__Activity__: From the entries below, retype only the lines from the one with "On peak per-stage" through the one with "No port has", exactly as written.

__Record set__:
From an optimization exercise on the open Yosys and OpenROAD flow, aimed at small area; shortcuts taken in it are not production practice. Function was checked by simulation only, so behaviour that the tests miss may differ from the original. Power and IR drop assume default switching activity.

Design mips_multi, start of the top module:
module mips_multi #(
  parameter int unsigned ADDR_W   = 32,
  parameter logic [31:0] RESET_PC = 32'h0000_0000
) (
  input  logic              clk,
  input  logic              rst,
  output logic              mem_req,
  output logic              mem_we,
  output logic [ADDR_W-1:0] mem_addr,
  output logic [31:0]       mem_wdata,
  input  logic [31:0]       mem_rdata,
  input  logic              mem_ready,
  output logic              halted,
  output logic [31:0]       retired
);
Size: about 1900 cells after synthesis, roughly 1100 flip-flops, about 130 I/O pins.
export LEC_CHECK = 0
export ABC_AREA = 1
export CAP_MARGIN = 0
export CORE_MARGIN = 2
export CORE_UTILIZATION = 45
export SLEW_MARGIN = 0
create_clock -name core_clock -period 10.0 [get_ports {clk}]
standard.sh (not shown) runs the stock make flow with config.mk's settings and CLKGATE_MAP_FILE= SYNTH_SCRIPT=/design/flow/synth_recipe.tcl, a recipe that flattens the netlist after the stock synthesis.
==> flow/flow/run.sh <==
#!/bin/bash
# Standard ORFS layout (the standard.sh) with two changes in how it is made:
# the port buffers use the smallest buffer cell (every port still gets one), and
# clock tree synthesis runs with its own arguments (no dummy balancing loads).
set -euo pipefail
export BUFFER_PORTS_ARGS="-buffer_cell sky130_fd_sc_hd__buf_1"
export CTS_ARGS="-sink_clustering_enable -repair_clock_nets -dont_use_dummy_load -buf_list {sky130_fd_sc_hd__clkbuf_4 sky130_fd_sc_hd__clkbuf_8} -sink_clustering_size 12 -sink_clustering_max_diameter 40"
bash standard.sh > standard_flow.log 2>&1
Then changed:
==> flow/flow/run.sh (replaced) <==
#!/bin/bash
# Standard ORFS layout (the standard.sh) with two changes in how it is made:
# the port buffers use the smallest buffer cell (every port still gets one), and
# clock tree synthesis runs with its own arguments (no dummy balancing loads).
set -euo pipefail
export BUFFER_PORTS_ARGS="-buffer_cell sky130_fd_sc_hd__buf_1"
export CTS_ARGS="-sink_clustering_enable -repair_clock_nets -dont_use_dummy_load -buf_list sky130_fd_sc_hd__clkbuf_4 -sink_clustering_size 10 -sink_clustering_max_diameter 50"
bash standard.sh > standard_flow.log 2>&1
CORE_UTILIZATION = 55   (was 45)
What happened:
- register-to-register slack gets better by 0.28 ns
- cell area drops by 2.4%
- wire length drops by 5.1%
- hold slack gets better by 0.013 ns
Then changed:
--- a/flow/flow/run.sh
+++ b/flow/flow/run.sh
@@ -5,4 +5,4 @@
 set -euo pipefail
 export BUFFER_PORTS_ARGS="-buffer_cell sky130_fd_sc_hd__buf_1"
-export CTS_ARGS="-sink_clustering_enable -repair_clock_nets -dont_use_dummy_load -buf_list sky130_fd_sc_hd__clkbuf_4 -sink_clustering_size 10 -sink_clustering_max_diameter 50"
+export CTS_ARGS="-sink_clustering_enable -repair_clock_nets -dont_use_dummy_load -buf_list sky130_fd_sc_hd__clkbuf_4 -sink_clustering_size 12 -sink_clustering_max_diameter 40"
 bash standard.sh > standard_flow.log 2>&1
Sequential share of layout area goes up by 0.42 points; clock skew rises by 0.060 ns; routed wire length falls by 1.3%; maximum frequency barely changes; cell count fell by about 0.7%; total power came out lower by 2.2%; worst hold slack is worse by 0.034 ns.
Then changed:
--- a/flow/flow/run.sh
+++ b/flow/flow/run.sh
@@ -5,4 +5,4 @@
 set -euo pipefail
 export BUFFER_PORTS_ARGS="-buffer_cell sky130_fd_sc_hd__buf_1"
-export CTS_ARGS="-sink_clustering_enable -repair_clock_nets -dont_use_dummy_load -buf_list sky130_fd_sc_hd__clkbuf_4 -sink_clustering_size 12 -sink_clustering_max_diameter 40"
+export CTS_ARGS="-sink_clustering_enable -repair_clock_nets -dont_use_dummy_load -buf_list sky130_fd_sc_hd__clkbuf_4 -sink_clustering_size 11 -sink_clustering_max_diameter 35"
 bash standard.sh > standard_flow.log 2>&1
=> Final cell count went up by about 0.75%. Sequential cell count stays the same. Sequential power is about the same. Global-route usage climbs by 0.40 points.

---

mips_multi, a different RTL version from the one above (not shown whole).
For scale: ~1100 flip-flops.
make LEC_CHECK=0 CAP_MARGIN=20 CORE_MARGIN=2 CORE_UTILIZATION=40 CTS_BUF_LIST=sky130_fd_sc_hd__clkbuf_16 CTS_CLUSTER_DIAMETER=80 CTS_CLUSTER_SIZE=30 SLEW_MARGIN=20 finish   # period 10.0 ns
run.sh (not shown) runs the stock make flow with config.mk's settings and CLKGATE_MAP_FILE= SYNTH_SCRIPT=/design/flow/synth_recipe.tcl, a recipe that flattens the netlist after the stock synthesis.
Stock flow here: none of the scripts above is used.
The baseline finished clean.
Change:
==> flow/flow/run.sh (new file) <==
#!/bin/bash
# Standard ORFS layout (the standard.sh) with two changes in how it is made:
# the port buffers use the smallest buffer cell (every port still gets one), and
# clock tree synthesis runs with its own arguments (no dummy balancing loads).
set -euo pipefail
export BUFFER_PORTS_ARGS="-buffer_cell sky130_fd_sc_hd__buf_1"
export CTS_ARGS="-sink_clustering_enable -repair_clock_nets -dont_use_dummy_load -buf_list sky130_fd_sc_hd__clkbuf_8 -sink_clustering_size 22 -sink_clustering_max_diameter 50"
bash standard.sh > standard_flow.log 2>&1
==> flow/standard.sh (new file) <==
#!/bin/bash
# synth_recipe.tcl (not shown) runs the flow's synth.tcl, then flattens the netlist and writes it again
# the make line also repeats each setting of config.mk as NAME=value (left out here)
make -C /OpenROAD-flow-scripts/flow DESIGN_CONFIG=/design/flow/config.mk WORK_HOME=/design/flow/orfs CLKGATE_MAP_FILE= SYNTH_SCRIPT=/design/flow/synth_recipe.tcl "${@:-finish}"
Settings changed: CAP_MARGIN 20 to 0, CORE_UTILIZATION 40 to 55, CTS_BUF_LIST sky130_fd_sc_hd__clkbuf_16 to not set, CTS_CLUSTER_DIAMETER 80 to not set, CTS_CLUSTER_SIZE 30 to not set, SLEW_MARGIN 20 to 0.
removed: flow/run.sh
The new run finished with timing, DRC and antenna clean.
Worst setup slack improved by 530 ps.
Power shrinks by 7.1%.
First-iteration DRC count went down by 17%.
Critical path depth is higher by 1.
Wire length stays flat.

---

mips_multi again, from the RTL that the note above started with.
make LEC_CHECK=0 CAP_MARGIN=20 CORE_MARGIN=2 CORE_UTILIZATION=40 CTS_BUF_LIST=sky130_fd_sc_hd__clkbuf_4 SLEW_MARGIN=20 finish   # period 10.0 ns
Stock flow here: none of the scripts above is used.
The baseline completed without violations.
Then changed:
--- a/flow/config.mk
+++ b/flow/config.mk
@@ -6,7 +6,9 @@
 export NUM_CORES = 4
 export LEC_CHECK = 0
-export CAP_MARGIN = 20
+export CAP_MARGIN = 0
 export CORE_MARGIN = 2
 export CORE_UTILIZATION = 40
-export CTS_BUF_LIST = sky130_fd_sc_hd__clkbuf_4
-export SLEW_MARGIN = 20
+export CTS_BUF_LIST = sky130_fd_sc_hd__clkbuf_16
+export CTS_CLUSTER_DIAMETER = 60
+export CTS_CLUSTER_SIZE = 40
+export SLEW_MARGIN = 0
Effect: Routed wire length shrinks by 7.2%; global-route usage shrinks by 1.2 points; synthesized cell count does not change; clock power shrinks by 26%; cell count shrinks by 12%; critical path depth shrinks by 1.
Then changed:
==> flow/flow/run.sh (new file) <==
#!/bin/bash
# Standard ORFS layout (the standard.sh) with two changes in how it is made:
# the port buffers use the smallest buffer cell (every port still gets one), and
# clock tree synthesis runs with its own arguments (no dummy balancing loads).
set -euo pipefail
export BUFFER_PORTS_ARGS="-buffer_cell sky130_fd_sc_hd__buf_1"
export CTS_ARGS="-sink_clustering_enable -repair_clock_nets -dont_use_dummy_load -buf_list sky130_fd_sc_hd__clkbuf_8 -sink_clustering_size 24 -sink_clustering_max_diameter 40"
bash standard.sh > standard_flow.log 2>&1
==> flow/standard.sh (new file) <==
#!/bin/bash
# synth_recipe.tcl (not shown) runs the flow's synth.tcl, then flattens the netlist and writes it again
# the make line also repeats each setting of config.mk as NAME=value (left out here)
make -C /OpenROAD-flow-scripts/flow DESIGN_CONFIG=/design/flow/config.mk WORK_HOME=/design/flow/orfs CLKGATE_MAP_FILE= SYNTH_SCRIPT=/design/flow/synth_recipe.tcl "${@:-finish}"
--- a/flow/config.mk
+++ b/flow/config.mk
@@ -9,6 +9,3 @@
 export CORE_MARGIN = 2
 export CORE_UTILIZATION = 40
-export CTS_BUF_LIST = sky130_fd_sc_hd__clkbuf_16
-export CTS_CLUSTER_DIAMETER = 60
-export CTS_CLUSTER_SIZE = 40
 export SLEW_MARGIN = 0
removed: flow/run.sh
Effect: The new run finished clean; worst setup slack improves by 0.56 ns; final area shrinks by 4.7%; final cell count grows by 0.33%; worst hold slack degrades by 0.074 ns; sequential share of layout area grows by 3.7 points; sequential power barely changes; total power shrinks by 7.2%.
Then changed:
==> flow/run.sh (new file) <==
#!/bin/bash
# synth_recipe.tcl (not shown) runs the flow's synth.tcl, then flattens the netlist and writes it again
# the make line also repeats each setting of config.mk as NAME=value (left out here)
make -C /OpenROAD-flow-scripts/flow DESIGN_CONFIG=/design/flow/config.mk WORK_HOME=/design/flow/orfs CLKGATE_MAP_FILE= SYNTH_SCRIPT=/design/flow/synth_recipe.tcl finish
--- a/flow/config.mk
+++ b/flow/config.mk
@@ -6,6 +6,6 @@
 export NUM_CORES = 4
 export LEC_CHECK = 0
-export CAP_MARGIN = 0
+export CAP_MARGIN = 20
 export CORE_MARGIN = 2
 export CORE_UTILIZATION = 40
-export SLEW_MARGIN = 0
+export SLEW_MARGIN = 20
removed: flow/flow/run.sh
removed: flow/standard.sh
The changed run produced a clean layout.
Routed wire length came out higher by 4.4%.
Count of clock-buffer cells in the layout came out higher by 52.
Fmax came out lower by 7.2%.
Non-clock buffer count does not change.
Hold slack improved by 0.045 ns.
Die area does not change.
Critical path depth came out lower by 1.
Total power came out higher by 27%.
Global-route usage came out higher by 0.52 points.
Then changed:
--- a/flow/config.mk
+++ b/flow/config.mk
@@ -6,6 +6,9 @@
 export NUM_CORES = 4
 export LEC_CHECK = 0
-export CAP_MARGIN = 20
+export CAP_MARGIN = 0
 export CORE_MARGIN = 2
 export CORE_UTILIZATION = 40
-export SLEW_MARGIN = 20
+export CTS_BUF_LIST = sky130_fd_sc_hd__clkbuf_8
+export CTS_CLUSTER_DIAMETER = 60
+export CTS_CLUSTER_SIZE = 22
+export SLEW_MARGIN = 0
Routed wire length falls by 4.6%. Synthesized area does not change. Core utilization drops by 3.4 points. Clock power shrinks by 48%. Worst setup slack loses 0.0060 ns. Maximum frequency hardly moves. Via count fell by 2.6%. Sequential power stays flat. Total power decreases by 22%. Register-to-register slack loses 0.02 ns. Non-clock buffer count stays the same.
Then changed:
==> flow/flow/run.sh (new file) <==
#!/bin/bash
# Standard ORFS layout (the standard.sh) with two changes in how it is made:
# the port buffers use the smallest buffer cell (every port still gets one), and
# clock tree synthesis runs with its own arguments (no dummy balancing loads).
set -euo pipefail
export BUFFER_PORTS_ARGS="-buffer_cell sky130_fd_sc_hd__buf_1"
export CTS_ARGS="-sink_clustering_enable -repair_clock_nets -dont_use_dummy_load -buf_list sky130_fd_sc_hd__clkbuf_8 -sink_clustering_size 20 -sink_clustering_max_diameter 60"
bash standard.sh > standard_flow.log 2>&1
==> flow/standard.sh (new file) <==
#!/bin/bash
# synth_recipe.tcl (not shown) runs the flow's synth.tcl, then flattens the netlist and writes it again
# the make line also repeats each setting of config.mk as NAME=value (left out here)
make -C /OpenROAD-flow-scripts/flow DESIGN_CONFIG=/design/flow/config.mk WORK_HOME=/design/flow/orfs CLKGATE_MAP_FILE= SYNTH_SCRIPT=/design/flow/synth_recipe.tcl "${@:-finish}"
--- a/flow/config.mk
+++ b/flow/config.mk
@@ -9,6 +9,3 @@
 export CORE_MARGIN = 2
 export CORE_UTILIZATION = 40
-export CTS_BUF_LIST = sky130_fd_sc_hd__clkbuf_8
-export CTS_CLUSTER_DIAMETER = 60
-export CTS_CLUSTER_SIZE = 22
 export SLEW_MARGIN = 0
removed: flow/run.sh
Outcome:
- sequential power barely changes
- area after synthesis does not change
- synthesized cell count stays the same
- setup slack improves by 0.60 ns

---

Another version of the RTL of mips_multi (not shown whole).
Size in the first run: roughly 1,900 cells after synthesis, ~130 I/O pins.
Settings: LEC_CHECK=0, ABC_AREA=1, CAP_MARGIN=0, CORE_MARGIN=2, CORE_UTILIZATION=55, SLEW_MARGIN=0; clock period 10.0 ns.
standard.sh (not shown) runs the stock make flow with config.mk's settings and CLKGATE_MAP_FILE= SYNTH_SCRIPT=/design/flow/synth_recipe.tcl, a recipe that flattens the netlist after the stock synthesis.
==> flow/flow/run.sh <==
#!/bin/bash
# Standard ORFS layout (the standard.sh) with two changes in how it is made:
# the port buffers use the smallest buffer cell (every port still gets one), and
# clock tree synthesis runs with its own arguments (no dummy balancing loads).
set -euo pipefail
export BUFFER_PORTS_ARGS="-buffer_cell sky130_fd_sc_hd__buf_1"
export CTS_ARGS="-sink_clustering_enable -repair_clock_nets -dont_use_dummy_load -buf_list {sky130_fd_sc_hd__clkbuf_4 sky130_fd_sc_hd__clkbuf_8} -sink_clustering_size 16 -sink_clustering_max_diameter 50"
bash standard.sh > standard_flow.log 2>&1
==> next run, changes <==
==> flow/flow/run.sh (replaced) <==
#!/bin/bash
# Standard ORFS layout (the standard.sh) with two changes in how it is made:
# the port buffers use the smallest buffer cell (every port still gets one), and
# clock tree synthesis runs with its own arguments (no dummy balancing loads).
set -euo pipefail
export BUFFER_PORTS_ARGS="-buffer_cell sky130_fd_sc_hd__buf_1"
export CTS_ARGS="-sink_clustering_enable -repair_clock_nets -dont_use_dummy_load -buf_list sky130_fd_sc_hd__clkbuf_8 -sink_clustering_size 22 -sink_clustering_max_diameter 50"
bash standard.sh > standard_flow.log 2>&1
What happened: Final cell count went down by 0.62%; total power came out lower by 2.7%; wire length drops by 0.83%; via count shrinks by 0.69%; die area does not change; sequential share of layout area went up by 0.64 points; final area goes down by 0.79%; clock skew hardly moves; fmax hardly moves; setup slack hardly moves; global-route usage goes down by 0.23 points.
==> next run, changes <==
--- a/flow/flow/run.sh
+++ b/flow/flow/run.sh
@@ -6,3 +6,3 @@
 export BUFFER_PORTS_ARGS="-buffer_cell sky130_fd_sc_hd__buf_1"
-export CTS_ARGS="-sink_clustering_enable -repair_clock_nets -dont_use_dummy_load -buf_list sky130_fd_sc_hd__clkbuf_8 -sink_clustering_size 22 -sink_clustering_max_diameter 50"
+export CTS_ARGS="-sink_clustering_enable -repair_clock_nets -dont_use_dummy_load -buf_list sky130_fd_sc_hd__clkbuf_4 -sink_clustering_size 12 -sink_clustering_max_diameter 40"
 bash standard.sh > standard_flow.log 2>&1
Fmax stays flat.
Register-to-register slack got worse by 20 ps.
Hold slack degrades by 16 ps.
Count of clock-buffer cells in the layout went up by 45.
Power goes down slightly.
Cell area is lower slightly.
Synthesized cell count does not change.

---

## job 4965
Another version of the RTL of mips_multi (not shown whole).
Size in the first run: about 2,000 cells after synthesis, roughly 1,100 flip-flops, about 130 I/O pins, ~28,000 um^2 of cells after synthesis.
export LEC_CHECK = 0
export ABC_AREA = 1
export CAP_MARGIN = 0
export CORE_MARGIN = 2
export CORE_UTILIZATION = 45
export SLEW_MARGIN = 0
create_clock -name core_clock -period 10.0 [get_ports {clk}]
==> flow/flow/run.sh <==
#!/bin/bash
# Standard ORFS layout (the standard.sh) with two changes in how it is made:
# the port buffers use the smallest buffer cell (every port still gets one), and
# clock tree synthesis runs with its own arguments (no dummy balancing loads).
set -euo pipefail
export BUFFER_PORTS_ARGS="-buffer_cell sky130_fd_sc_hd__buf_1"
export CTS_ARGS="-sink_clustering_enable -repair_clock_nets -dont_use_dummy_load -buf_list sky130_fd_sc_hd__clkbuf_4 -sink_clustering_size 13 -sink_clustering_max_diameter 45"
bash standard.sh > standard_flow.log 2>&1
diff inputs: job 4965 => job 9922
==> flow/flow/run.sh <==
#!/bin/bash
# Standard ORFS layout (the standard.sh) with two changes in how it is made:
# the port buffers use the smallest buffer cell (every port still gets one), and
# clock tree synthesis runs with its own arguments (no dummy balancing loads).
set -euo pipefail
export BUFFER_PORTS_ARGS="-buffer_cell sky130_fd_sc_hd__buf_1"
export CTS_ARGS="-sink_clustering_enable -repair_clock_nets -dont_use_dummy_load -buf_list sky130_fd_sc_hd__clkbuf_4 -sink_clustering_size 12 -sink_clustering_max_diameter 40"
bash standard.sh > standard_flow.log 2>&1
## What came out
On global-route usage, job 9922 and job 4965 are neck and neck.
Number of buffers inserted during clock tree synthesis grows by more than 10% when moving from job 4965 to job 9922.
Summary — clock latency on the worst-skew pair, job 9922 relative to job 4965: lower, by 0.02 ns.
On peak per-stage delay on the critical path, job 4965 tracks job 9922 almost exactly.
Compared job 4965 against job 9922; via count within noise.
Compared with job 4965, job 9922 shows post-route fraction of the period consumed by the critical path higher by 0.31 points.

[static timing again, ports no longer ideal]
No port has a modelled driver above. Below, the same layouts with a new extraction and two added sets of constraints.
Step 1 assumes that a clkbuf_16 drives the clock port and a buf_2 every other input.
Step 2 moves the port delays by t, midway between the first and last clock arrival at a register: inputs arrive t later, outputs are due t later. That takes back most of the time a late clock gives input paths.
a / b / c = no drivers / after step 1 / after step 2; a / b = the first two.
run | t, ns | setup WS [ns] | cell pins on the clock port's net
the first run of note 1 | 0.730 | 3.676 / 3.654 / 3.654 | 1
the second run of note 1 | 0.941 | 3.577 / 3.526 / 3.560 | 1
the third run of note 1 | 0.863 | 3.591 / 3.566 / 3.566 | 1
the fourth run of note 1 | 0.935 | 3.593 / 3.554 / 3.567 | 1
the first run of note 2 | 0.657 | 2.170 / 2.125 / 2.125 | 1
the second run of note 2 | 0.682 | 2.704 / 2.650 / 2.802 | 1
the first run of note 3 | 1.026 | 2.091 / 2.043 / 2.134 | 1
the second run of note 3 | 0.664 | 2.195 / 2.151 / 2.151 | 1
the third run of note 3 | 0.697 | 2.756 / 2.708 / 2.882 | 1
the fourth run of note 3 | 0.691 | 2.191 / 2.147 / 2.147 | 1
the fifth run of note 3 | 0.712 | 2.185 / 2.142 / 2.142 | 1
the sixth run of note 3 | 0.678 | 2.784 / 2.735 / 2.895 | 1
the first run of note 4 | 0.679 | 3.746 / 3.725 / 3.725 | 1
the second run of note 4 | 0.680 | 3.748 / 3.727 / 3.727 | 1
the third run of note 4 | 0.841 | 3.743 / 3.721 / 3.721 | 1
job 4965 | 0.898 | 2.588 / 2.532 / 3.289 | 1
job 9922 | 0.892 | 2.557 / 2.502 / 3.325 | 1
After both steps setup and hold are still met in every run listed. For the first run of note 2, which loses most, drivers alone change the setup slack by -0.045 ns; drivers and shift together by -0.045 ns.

__Solution below__:
On peak per-stage delay on the critical path, job 4965 tracks job 9922 almost exactly.
Compared job 4965 against job 9922; via count within noise.
Compared with job 4965, job 9922 shows post-route fraction of the period consumed by the critical path higher by 0.31 points.

[static timing again, ports no longer ideal]
No port has a modelled driver above. Below, the same layouts with a new extraction and two added sets of constraints.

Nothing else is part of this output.